Saved entries:
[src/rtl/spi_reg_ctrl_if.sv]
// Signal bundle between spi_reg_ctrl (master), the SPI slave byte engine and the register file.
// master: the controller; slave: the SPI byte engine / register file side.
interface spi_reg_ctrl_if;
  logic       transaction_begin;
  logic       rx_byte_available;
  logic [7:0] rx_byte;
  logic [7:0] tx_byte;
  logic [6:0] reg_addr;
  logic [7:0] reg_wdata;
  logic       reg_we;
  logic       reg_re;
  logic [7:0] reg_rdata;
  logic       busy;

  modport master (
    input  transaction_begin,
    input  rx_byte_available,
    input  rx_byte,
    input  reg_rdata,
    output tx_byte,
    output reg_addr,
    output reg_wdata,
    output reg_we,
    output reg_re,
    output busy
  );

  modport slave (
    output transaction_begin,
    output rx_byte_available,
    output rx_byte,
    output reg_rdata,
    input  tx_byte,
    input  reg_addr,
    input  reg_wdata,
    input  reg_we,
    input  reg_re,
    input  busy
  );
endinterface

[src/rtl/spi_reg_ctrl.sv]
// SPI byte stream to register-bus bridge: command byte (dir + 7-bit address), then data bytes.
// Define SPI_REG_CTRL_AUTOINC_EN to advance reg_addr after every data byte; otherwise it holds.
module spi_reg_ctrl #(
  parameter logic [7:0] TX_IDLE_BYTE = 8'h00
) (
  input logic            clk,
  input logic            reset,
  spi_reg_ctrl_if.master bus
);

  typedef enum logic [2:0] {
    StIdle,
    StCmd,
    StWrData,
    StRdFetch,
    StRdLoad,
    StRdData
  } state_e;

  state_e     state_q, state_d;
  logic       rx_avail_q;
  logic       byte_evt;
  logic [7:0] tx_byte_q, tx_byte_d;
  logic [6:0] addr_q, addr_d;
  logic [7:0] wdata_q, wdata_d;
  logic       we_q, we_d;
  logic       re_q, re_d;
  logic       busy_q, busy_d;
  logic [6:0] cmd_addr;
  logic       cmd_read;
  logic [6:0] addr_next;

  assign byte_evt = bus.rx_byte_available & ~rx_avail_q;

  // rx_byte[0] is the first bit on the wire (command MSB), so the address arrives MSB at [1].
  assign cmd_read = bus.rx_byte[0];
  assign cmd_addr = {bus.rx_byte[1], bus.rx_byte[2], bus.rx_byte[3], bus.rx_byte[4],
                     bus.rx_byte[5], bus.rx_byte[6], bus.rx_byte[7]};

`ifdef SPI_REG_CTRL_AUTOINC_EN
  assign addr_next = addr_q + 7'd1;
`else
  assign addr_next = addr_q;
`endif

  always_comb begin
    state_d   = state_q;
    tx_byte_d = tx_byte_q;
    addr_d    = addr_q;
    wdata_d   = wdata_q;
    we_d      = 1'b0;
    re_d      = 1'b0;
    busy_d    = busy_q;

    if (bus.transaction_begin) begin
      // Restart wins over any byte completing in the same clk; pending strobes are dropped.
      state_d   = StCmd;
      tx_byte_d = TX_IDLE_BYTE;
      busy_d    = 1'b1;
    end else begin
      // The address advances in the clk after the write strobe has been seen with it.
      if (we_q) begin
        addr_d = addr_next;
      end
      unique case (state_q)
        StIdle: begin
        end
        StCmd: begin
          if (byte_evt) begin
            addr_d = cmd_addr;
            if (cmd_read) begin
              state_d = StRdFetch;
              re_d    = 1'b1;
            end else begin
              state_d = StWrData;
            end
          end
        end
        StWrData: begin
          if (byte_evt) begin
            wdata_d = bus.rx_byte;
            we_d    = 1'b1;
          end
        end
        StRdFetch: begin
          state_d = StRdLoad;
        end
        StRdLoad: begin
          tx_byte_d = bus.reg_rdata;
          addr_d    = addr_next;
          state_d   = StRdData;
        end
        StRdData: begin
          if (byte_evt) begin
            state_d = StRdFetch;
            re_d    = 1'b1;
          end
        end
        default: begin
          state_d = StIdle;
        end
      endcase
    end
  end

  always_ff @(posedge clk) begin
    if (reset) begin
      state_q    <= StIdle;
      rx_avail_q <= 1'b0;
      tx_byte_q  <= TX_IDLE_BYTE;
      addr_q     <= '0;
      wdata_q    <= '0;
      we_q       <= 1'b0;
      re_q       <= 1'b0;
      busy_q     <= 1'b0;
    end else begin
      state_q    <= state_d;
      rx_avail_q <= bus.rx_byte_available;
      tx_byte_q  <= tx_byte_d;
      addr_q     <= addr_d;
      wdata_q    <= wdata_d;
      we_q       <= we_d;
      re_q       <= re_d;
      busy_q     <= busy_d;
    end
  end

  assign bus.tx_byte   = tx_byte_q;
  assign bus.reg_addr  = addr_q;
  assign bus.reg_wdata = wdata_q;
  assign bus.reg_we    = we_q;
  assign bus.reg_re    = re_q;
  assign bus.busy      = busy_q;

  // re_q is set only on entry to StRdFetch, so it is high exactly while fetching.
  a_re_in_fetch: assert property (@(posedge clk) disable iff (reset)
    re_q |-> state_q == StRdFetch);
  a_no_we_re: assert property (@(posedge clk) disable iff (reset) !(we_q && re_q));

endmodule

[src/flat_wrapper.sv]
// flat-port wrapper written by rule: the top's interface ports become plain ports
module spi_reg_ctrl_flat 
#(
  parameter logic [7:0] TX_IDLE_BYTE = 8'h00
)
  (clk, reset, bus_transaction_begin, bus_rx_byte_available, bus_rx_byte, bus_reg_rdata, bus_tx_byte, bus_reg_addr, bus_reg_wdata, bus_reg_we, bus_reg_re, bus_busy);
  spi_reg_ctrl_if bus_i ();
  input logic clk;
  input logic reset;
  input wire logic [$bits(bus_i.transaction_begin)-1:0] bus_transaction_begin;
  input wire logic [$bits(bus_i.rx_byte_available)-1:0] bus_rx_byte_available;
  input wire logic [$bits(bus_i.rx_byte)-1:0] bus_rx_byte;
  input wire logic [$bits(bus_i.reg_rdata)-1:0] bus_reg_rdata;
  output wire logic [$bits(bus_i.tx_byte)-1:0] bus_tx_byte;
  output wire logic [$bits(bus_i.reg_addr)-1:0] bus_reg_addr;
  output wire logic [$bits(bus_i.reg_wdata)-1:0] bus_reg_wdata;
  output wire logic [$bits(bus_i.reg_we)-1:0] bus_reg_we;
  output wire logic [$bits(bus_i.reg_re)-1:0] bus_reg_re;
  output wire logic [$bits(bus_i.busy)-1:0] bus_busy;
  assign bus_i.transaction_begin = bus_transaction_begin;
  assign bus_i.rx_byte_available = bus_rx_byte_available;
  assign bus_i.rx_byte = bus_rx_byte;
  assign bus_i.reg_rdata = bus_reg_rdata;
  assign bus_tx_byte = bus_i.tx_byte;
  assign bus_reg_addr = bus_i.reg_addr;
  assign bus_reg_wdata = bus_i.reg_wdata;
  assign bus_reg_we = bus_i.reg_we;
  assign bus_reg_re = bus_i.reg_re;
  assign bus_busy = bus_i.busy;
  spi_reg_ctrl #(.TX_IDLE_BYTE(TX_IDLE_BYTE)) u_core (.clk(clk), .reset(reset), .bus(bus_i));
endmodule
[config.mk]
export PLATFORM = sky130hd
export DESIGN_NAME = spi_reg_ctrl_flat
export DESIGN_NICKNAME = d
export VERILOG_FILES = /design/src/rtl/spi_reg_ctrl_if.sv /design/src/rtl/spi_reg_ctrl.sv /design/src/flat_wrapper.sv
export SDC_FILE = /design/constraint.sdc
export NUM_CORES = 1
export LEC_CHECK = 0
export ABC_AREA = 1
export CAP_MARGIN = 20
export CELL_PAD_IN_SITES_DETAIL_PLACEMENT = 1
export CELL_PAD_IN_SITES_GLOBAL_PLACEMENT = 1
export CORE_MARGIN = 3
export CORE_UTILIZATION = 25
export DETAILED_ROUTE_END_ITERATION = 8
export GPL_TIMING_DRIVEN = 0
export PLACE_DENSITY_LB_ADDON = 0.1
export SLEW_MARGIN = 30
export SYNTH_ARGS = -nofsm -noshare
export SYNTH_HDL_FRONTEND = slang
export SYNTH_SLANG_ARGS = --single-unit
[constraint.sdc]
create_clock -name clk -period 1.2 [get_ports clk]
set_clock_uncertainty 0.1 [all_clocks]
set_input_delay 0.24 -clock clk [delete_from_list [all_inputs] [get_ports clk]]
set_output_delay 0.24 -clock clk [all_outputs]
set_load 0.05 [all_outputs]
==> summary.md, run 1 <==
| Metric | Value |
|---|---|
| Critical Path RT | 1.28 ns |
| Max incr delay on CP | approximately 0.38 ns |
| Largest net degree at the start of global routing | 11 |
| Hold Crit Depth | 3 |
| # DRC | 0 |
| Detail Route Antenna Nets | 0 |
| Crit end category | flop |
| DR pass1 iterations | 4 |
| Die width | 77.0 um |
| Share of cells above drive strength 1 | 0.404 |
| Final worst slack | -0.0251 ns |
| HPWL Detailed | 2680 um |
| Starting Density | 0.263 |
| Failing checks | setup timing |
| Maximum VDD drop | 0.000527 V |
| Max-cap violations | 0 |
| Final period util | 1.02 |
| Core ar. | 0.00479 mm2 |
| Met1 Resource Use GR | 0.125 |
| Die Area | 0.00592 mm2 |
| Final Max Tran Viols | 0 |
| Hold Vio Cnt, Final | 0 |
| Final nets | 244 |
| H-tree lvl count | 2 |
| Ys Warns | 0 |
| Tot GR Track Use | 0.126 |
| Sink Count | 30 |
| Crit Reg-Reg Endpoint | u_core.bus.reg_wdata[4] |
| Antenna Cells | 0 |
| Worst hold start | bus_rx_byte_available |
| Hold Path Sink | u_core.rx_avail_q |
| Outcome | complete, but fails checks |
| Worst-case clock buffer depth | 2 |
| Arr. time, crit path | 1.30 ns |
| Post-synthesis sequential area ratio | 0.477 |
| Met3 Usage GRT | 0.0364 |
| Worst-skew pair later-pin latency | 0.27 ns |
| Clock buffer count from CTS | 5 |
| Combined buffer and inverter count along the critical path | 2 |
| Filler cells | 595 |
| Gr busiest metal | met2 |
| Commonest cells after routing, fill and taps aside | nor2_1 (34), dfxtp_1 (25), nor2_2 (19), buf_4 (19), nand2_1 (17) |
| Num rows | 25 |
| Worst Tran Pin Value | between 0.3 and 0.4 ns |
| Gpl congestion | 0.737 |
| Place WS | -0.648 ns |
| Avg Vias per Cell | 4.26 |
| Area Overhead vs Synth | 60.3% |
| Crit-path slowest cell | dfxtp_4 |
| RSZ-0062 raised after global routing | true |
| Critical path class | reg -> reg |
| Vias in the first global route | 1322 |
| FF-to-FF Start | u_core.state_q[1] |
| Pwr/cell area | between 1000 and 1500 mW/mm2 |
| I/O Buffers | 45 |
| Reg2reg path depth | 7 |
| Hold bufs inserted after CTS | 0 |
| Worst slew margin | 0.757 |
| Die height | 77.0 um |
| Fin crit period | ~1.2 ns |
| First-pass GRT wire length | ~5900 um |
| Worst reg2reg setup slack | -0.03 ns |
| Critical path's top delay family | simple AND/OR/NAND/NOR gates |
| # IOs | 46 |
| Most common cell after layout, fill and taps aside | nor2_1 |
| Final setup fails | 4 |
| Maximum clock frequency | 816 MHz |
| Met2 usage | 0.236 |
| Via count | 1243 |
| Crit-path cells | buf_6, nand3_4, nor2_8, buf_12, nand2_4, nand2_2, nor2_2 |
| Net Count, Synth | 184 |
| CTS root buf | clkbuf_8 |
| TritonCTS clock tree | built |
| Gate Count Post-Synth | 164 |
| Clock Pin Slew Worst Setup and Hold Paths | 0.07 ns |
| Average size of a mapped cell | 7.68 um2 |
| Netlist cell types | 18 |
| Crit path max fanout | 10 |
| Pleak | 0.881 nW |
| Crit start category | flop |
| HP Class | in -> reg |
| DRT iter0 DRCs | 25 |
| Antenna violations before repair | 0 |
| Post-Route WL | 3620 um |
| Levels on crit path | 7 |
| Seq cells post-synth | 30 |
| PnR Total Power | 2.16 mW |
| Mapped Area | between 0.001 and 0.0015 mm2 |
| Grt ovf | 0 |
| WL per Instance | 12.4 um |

[Exercise]: Please restate, word for word, the lines of the entries that run from the first line through the one holding "logic [6:0] reg_addr;", and add nothing.

[Reply]:
[src/rtl/spi_reg_ctrl_if.sv]
// Signal bundle between spi_reg_ctrl (master), the SPI slave byte engine and the register file.
// master: the controller; slave: the SPI byte engine / register file side.
interface spi_reg_ctrl_if;
  logic       transaction_begin;
  logic       rx_byte_available;
  logic [7:0] rx_byte;
  logic [7:0] tx_byte;
  logic [6:0] reg_addr;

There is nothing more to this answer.